Problem description:
Gather every line of the entries that includes the word "expr".

Record set:
## design/flow/design.v

```verilog
module Control (clock, reset, HistFlag, EquFlag, OutputFlag, StartSignal,
                        HistControl,EquControl,OutputControl,FinalFlag);
input        clock;             
input        HistFlag;          
input        EquFlag;           
input        OutputFlag;        
input        reset;             
input        StartSignal;       
output [1:0]      HistControl;            
output [1:0]      EquControl;                 
output [1:0]      OutputControl;             
output [1:0]      FinalFlag;
reg [4:0]  State;                     
reg [4:0]  next_state;               
reg [2:0]  ImageFlag;
reg [2:0]  ControlFlag;
reg [1:0]  HistControl;              
reg [1:0]  EquControl;                   
reg [1:0]  OutputControl;              
reg [1:0]  FinalFlag;
parameter [4:0]           State0             =  5'b00000;      
parameter [4:0]           State1             =  5'b00001;      
parameter [4:0]           State2             =  5'b00011;      
parameter [4:0]           State3             =  5'b00010;      
parameter [4:0]           State4             =  5'b00110;      
parameter [4:0]           State5             =  5'b00100;      
parameter [4:0]           State6             =  5'b00101;      
parameter [4:0]           State7             =  5'b00111;      
parameter [4:0]           State8             =  5'b01111;      
parameter [4:0]           State9             =  5'b01110;      
parameter [4:0]           State10            =  5'b01100;      
parameter [4:0]           State11            =  5'b01000;      
parameter [4:0]           State12            =  5'b01001;      
parameter [4:0]           State13            =  5'b01011;      
parameter [4:0]           State14            =  5'b01010;      
parameter [4:0]           State15            =  5'b11010;      
parameter [4:0]           State16            =  5'b11110;      
parameter [4:0]           State17            =  5'b11111;      
parameter [4:0]           State18            =  5'b11110;      
always@(posedge clock)
begin
    casex(reset)
        1'b1:
             State <= State0;
        1'b0:
             State <= next_state;
    endcase
end
always@(posedge clock)
begin
    casex(reset)
        1'b0:
            {HistControl[1],EquControl[1],OutputControl[1]} <= ImageFlag;
        default:
             {HistControl[1],EquControl[1],OutputControl[1]} <= 3'b0;
    endcase
end
always@(posedge clock)
begin
    casex(reset)
        1'b0:
            {HistControl[0],EquControl[0],OutputControl[0]} <= ControlFlag;
        default:
            {HistControl[0],EquControl[0],OutputControl[0]} <= 3'b0;
    endcase
end
always@(*)
begin
next_state = State0;
ControlFlag = 3'b0;
ImageFlag   = 3'b0;
    casex(State)
        State0:
            begin 
                ControlFlag = 3'b0;
            casex(StartSignal)
                1'b1:
                    next_state = State1;
                default :
                    next_state = State0;
            endcase
            end
        State1:   
            begin
            ControlFlag        = 3'b100;
            ImageFlag          = 3'b000;  
            next_state         = State2;
            end
        State2:    
            begin
            ControlFlag       = 3'b100;
            ImageFlag         = 3'b000;
            casex(HistFlag)
                1'b1:
                    next_state  = State3;
                1'b0:
                    next_state  = State2;
            endcase  
            end
        State3:       
            begin
            ControlFlag        = 3'b110;
            ImageFlag          = 3'b100;
            next_state         = State4;
            end
        State4:     
            begin
            ControlFlag       = 3'b110;
            ImageFlag         = 3'b100;
            casex({HistFlag,EquFlag})
                2'b01:
                    next_state  = State5;
                2'b10:
                    next_state  = State6;
                2'b11:
                    next_state  = State7;
                2'b00:
                    next_state  = State4;
            endcase
            end
        State5:   
            begin
                ControlFlag = 3'b101;
                ImageFlag   = 3'b100;
            casex({HistFlag,OutputFlag})
                2'b10:
                    next_state  = State7;
                2'b01:
                    next_state  = State8;
                2'b11:
                    next_state  = State9;
                2'b00:
                    next_state  = State5;
                endcase
            end
        State6:   
            begin       
                ControlFlag = 3'b010;
                ImageFlag   = 3'b000;
                casex(EquFlag)
                    1'b1:
                        next_state = State7;
                    1'b0:
                        next_state = State6;
                endcase
            end
        State7:   
            begin
                ControlFlag = 3'b011;
                ImageFlag   = 3'b010;
                casex({EquFlag,OutputFlag})
                    2'b10:
                        next_state = State10;
                    2'b01:
                        next_state = State11;
                    2'b11:
                        next_state = State12;
                    2'b00:
                        next_state = State7;
                endcase
            end
        State8:  
            begin
                ControlFlag = 3'b100;
                ImageFlag   = 3'b100;
                casex(HistFlag)
                    1'b1:
                        next_state = State9;
                    1'b0:
                        next_state = State8;
                endcase
            end
        State9:   
            begin
                ControlFlag = 3'b010;
                ImageFlag   = 3'b010;
                casex(EquFlag)
                    1'b1:
                        next_state = State12;
                    1'b0:
                        next_state = State9;
                endcase
            end
        State10:  
            begin
                ControlFlag = 3'b001;
                ImageFlag   = 3'b000;
                casex(OutputFlag)
                1'b1:
                    next_state = State12;  
                1'b0:
                    next_state = State10;
                endcase
            end
        State11:  
            begin
                ControlFlag = 3'b001;
                ImageFlag   = 3'b000;
                casex(EquFlag)
                1'b1:
                    next_state = State12;  
                1'b0:
                    next_state = State11;
                endcase
            end
        State12:    
            begin
                ControlFlag = 3'b001;
                ImageFlag   = 3'b001;
                FinalFlag   = 2'b01;
                next_state  = State13;
            end 
        State13:  
            begin
                ControlFlag = 3'b101;
                ImageFlag   = 3'b001;
                casex({HistFlag,OutputFlag})
                2'b10:
                    next_state  = State14;
                2'b01:
                    next_state  = State15;
                2'b11:
                    next_state  = State16;
                2'b00:
                    next_state  = State13;
                endcase
            end
        State14:   
            begin
            ControlFlag = 3'b011;
            ImageFlag   = 3'b001;
            casex({EquFlag,OutputFlag})
            2'b10:
                next_state = State17;  
            2'b01:
                next_state = State18;        
            2'b00:
                next_state = State14;
            endcase
            end
        State15:   
            begin
                ControlFlag = 3'b100;
                ImageFlag   = 3'b000;
                FinalFlag   = 2'b10;
                next_state  = State1;
            end
        State16:   
            begin
                ControlFlag = 3'b000;
                ImageFlag   = 3'b000;
                FinalFlag   = 2'b10;
                next_state  = State3;
            end
        State17:  
            begin
                ControlFlag = 3'b001;
                ImageFlag   = 3'b001;
                casex(OutputFlag)
                1'b1:
                    next_state = State16;  
                1'b0:
                    next_state = State17;
                endcase
            end
        State18:    
            begin
                ControlFlag = 3'b010;
                ImageFlag   = 3'b000;
                FinalFlag   = 2'b10;
                next_state  = State4;
            end
    endcase
end
endmodule
```
### ./run.sh
#!/bin/bash
# OpenROAD 26Q1-2900-gdf79404cd8, Yosys 0.63+post, stock flow scripts
make -C /OpenROAD-flow-scripts/flow DESIGN_CONFIG=/design/flow/config.mk WORK_HOME=/design/flow/orfs finish
### ./config.mk
export PLATFORM = sky130hd
export DESIGN_NAME = Output
export DESIGN_NICKNAME = Output
export VERILOG_FILES = /design/flow/design.v
export SDC_FILE = /design/flow/constraint.sdc
export NUM_CORES = 4
export LEC_CHECK = 1
export CORE_UTILIZATION = 50
### ./constraint.sdc
current_design Output

set clk_period 95.2
set clk_io_pct 0.2

create_clock -name clk0 -period $clk_period [get_ports {clock}]

set non_clock_inputs [all_inputs -no_clocks]
set_input_delay [expr $clk_period * $clk_io_pct] -clock clk0 $non_clock_inputs
set_output_delay [expr $clk_period * $clk_io_pct] -clock clk0 [all_outputs]
### ./design.v
module Output #(
parameter [16-2:0] ImageBaseAddress  			 = 15'h000,    		 
parameter [16-2:0] EqualizedBaseAddress  		 = 15'h000,    	 
parameter [16-2:0] EqualizedBaseAddressOffset  = 15'h008,    	 
parameter [16-2:0] CountBaseAddress  = 15'h000, 
parameter [18:0]             NumberofPixels     = 19'd19200,             			 
parameter                    NumPixelVals       = 255,                   			 
parameter [3:0]              State0             = 4'b0000,               			 
parameter [3:0]              State1             = 4'b0001,               			 
parameter [3:0]              State2             = 4'b0011,               			 
parameter [3:0]              State3             = 4'b0010,               		   
parameter [3:0]              State4             = 4'b0110,               			 
parameter [3:0]              State5             = 4'b0111,               			 
parameter [3:0]              State6             = 4'b1111,               			 
parameter [3:0]              State7             = 4'b1110,               			 
parameter [3:0]              State8             = 4'b1100,               			 
parameter [3:0]              State9             = 4'b1000,               			 
parameter [3:0]              State10	          = 4'b1001,							       
parameter [3:0]              State11	          = 4'b1011,							       
parameter [3:0]              State12            = 4'b1010                      
)(clock, reset, Control, ReadBusInput, ReadBusScratch1, ReadBusScratch2, ReadAddressInput, ReadAddressScratch1, ReadAddressScratch2, 
	WriteAddressOutput, WriteBusOutput ,WriteEnableOutput, flag);
input                    clock;            					  
input [128-1:0] ReadBusInput;     					  
input [128-1:0] ReadBusScratch1, ReadBusScratch2;    
input                    reset;            					  
input [1:0]              Control;          					  
output  [16-1:0] ReadAddressInput;      						 
output  [16-1:0] ReadAddressScratch1, ReadAddressScratch2;         
output  [16-1:0] WriteAddressOutput;    						 
output  [128-1:0] WriteBusOutput;        						 
output                     WriteEnableOutput;     						 
output                     flag;                  						      
reg  [16-1:0] ReadAddressInput;   
reg  [16-1:0] ReadAddressScratch1, ReadAddressScratch2; 
reg  [16-1:0] WriteAddressOutput; 
reg  [128-1:0] WriteBusOutput;     
reg                     WriteEnableOutput;  
reg                     flag;   
reg  [7:0]     			Equalized_Vals [0:255];
reg  [4:0]				count;
reg  [18:0]      		PixelCount, PixelCount_1d, PixelCount_2d, PixelCount_3d;
reg 					doneequ;
reg  [7:0]				Pixel_0, Pixel_1, Pixel_2, Pixel_3, Pixel_4, Pixel_5, Pixel_6, Pixel_7;
reg  [7:0]				Pixel_8, Pixel_9, Pixel_10, Pixel_11, Pixel_12, Pixel_13, Pixel_14, Pixel_15;
reg  [127:0]			TempWriteBus;
reg [7:0] count_mul_16, count_mul_16_128;
reg doneequ_d;
integer i;
always@(posedge clock)
begin
	casex({reset,Control[0]})
    	2'b01:
    		if(doneequ == 1'b0)
    		begin
    		count  <= count + 1'b1;
			end
    	default:
    	begin
        	count <= 5'd0;
    	end
	endcase
end
always@(posedge clock)
begin
    count_mul_16 <= count<<4;
    count_mul_16_128 <= (count<<4) + 128;
    doneequ_d <= doneequ;
end
always@(posedge clock)
begin
casex({reset,Control[0]})
    2'b01:
    	if (doneequ == 1'b0) 
    	begin
    		ReadAddressScratch1 <= count + {Control[1], EqualizedBaseAddress};
    		ReadAddressScratch2 <= count + {Control[1], EqualizedBaseAddressOffset};
    	end
    default:
    begin
        ReadAddressScratch1 <= 16'd0;
        ReadAddressScratch2 <= 16'd0;
    end
endcase
end
always@(posedge clock)
	begin
		casex({reset,Control[0]})
		    2'b01:
		    	if (doneequ_d == 1'b0) 
		    	begin
		    		Equalized_Vals[(count_mul_16)] 	    <= ReadBusScratch1 [7:0];
		    		Equalized_Vals[count_mul_16+1] 	    <= ReadBusScratch1 [15:8];
		    		Equalized_Vals[(count_mul_16)+2] 	<= ReadBusScratch1 [23:16];
		    		Equalized_Vals[(count_mul_16)+3] 	<= ReadBusScratch1 [31:24];
		    		Equalized_Vals[(count_mul_16)+4] 	<= ReadBusScratch1 [39:32];
		    		Equalized_Vals[(count_mul_16)+5] 	<= ReadBusScratch1 [47:40];
		    		Equalized_Vals[(count_mul_16)+6] 	<= ReadBusScratch1 [55:48];
		    		Equalized_Vals[(count_mul_16)+7] 	<= ReadBusScratch1 [63:56];
		    		Equalized_Vals[(count_mul_16)+8] 	<= ReadBusScratch1 [71:64];
		    		Equalized_Vals[(count_mul_16)+9] 	<= ReadBusScratch1 [79:72];
		    		Equalized_Vals[(count_mul_16)+10] 	<= ReadBusScratch1 [87:80];
		    		Equalized_Vals[(count_mul_16)+11] 	<= ReadBusScratch1 [95:88];
		    		Equalized_Vals[(count_mul_16)+12] 	<= ReadBusScratch1 [103:96];
		    		Equalized_Vals[(count_mul_16)+13] 	<= ReadBusScratch1 [111:104];
		    		Equalized_Vals[(count_mul_16)+14] 	<= ReadBusScratch1 [119:112];
		    		Equalized_Vals[(count_mul_16)+15] 	<= ReadBusScratch1 [127:120];
		    		Equalized_Vals[(count_mul_16_128)] 	    <= ReadBusScratch2 [7:0];
		    		Equalized_Vals[count_mul_16_128+1] 	    <= ReadBusScratch2 [15:8];
		    		Equalized_Vals[(count_mul_16_128)+2] 	<= ReadBusScratch2 [23:16];
		    		Equalized_Vals[(count_mul_16_128)+3] 	<= ReadBusScratch2 [31:24];
		    		Equalized_Vals[(count_mul_16_128)+4] 	<= ReadBusScratch2 [39:32];
		    		Equalized_Vals[(count_mul_16_128)+5] 	<= ReadBusScratch2 [47:40];
		    		Equalized_Vals[(count_mul_16_128)+6] 	<= ReadBusScratch2 [55:48];
		    		Equalized_Vals[(count_mul_16_128)+7] 	<= ReadBusScratch2 [63:56];
		    		Equalized_Vals[(count_mul_16_128)+8] 	<= ReadBusScratch2 [71:64];
		    		Equalized_Vals[(count_mul_16_128)+9] 	<= ReadBusScratch2 [79:72];
		    		Equalized_Vals[(count_mul_16_128)+10] 	<= ReadBusScratch2 [87:80];
		    		Equalized_Vals[(count_mul_16_128)+11] 	<= ReadBusScratch2 [95:88];
		    		Equalized_Vals[(count_mul_16_128)+12] 	<= ReadBusScratch2 [103:96];
		    		Equalized_Vals[(count_mul_16_128)+13] 	<= ReadBusScratch2 [111:104];
		    		Equalized_Vals[(count_mul_16_128)+14] 	<= ReadBusScratch2 [119:112];
		    		Equalized_Vals[(count_mul_16_128)+15] 	<= ReadBusScratch2 [127:120];
				end
		    default:
		    begin
		        for(i=0; i<256; i=i+1)
		        	Equalized_Vals[i] <= 8'b0;
		    end
		endcase
	end
always@(posedge clock)
begin
	casex({reset,Control[0]})
    	2'b01:
    		if(count == 7)
    		doneequ  <= 1'b1;
    	default:
    	begin
        	doneequ <= 1'b0;
    	end
	endcase
end
always@(posedge clock)
begin
	casex({reset,Control[0]})
    	2'b01:
    		if(doneequ) 
    		begin
    			PixelCount <= PixelCount + 1'b1;
    			PixelCount_1d <= PixelCount;
    			PixelCount_2d <= PixelCount_1d;
    			PixelCount_3d <= PixelCount_2d;
    		end
    	default:
    	begin
        	PixelCount <= 19'd0;
        	PixelCount_1d <= 19'd0;
    		PixelCount_2d <= 19'd0;
    		PixelCount_3d <= 19'd0;
    	end
	endcase
end
always@(posedge clock)
begin
	casex({reset,Control[0]})
    	2'b01:
    		if(doneequ) ReadAddressInput  <= PixelCount + {Control[1],ImageBaseAddress};
    	default:
    	begin
        	ReadAddressInput <= 16'd0;
    	end
	endcase
end
always@(posedge clock)
begin
	casex({reset,Control[0]})
    	2'b01:
    		if(doneequ) 
    		begin
    			Pixel_0  <= ReadBusInput [7:0];
    			Pixel_1  <= ReadBusInput [15:8];
    			Pixel_2  <= ReadBusInput [23:16];
    			Pixel_3  <= ReadBusInput [31:24];
    			Pixel_4  <= ReadBusInput [39:32];
    			Pixel_5  <= ReadBusInput [47:40];
    			Pixel_6  <= ReadBusInput [55:48];
    			Pixel_7  <= ReadBusInput [63:56];
    			Pixel_8  <= ReadBusInput [71:64];
    			Pixel_9  <= ReadBusInput [79:72];
    			Pixel_10 <= ReadBusInput [87:80];
    			Pixel_11 <= ReadBusInput [95:88];
    			Pixel_12 <= ReadBusInput [103:96];
    			Pixel_13 <= ReadBusInput [111:104];
    			Pixel_14 <= ReadBusInput [119:112];
    			Pixel_15 <= ReadBusInput [127:120];
    		end
    	default:
    	begin
        		Pixel_0  <= 8'd0;
    			Pixel_1  <= 8'd0;
    			Pixel_2  <= 8'd0;
    			Pixel_3  <= 8'd0;
    			Pixel_4  <= 8'd0;
    			Pixel_5  <= 8'd0;
    			Pixel_6  <= 8'd0;
    			Pixel_7  <= 8'd0;
    			Pixel_8  <= 8'd0;
    			Pixel_9  <= 8'd0;
    			Pixel_10 <= 8'd0;
    			Pixel_11 <= 8'd0;
    			Pixel_12 <= 8'd0;
    			Pixel_13 <= 8'd0;
    			Pixel_14 <= 8'd0;
    			Pixel_15 <= 8'd0;
    	end
    endcase
end
always@(posedge clock)
begin
	casex({reset,Control[0]})
    	2'b01:
    		if(doneequ) 
    		begin
    			  TempWriteBus [7:0]		<= Equalized_Vals[Pixel_0];
    			  TempWriteBus [15:8]       <= Equalized_Vals[Pixel_1];
    			  TempWriteBus [23:16]		<= Equalized_Vals[Pixel_2];
    			  TempWriteBus [31:24]		<= Equalized_Vals[Pixel_3];
    			  TempWriteBus [39:32]		<= Equalized_Vals[Pixel_4];
    			  TempWriteBus [47:40]		<= Equalized_Vals[Pixel_5];
    			  TempWriteBus [55:48]		<= Equalized_Vals[Pixel_6];
    			  TempWriteBus [63:56]		<= Equalized_Vals[Pixel_7];
    			  TempWriteBus [71:64]		<= Equalized_Vals[Pixel_8];
    			  TempWriteBus [79:72]		<= Equalized_Vals[Pixel_9];
    			  TempWriteBus [87:80]		<= Equalized_Vals[Pixel_10];
    			  TempWriteBus [95:88]		<= Equalized_Vals[Pixel_11];
    			  TempWriteBus [103:96]		<= Equalized_Vals[Pixel_12];
    			  TempWriteBus [111:104]	<= Equalized_Vals[Pixel_13];
    			  TempWriteBus [119:112]	<= Equalized_Vals[Pixel_14];
    			  TempWriteBus [127:120]	<= Equalized_Vals[Pixel_15];
    		end
    	default:
    	begin
        		TempWriteBus [127:0]		<= 128'd0;
		end
    endcase
end
always@(posedge clock)
begin
	casex({reset,Control[0]})
    	2'b01:
    		if(PixelCount_2d!=19'd0)
    		begin
    			WriteEnableOutput  <= 1'b1;
    			WriteAddressOutput <= (PixelCount_2d - 1'b1) + {Control[1],ImageBaseAddress};
    			WriteBusOutput	   <= TempWriteBus;
    		end
    	default:
    	begin
        	WriteEnableOutput  <= 1'b0;
    		WriteAddressOutput <= 16'd0;
    		WriteBusOutput	   <= 128'd0;
    	end
	endcase
end
always@(posedge clock)
begin
	casex({reset,Control[0]})
    	2'b01:
    		if((PixelCount_3d-1) == NumberofPixels)
    			flag <= 1'b1;
    		else flag <= 1'b0;
    	default:
    	begin
        	flag <= 1'b0;
    	end
	endcase
end
endmodule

Problem solution:
set_input_delay [expr $clk_period * $clk_io_pct] -clock clk0 $non_clock_inputs
set_output_delay [expr $clk_period * $clk_io_pct] -clock clk0 [all_outputs]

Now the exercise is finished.